Angela lo fissò, senza distogliere lo sguardo, vedendo come lui le stesse offrendo di essere come lui con le sue stesse parole. Non disse nulla, non ne aveva voglia, voleva solo continuare ad ascoltare quella voce, che per lei era rilassante e dava una certa pace e tranquillità. Il vampiro vide che lei non opponeva alcuna resistenza, così le prese con cura e delicatezza il braccio destro, le sollevò il polso e lo accostò alle labbra, lasciando che le sue dita sfiorassero il viso freddo, duro e pallido della donna, sulla guancia sinistra.

- Cosa vuoi da me? - chiese lei in un sussurro, continuando a guardarlo ma restringendo gli occhi. - Se sei venuto per uccidermi, fallo ora.

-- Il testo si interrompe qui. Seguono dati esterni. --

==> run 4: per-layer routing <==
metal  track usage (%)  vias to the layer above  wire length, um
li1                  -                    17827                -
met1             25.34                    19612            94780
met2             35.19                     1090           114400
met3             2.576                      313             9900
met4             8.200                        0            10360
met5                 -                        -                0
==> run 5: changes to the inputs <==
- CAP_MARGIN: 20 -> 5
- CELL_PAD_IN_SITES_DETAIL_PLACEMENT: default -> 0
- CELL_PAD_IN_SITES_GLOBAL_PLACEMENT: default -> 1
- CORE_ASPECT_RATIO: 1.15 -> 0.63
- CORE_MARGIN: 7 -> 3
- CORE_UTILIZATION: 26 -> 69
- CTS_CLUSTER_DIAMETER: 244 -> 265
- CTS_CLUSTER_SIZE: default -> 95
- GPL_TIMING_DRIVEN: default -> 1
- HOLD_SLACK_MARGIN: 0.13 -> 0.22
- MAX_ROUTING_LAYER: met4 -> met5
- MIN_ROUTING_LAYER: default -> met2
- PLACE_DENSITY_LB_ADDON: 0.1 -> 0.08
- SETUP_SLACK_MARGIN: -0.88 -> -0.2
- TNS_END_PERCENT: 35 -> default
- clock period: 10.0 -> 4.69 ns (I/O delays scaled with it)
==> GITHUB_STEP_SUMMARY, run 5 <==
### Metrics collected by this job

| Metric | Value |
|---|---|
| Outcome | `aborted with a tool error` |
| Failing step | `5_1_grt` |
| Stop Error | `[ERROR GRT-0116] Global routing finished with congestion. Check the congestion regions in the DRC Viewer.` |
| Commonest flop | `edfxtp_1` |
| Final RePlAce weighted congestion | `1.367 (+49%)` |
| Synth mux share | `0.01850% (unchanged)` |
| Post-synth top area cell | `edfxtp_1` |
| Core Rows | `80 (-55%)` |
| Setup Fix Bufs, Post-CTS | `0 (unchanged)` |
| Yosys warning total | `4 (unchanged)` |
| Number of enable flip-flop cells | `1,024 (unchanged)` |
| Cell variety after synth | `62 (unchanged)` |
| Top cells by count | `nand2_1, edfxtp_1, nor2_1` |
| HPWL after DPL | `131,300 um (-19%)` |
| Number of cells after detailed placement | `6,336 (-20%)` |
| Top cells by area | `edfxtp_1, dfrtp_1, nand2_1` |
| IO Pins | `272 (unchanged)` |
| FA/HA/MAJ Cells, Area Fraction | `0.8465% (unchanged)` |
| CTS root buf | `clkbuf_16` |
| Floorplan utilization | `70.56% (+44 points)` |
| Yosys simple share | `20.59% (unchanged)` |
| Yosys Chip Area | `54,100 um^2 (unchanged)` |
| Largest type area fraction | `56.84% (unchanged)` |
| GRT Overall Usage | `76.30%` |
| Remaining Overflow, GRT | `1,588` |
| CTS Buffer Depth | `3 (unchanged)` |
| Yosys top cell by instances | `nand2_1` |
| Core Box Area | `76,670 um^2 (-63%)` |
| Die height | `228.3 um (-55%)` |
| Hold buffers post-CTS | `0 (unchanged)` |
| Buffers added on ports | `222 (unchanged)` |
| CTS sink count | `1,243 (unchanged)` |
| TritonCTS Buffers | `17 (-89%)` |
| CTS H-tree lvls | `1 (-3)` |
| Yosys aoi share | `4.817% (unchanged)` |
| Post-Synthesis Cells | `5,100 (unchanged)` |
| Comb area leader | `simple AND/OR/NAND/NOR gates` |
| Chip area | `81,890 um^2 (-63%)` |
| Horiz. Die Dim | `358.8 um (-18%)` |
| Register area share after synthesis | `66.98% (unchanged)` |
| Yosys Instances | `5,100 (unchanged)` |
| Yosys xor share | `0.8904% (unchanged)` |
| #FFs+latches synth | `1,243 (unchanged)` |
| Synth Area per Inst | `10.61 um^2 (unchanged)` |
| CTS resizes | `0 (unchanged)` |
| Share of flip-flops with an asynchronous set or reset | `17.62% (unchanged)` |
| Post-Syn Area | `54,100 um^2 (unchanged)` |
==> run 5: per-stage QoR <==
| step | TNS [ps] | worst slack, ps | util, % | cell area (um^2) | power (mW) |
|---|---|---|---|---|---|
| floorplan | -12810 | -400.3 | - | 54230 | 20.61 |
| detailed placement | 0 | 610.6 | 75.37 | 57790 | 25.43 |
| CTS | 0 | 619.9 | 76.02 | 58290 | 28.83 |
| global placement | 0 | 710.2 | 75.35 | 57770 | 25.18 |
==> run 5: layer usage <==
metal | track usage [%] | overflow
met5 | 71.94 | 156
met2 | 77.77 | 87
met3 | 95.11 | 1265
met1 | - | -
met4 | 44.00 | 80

Quando il vampiro sentì ciò, rimase in silenzio, ma poi mostrò un sorriso desideroso e, tirate fuori le zanne, stava per conficcarle nel polso che teneva davanti alle labbra, ma qualcosa lo fermò. Lo sguardo sul volto di Angela lo fermò un attimo prima di affondarle, ma lui le tenne incollate alla vena del polso in attesa di una reazione, ma lei mantenne lo stesso sguardo, diretto e senza alcuna paura di lui o della morte. Quando vide che non era spaventata, smise di tenere le zanne lì e mostrò un sorriso ironico, ma non lasciò andare il polso, si limitò a tenerlo in modo che sembrasse che lei gli stesse accarezzando la guancia.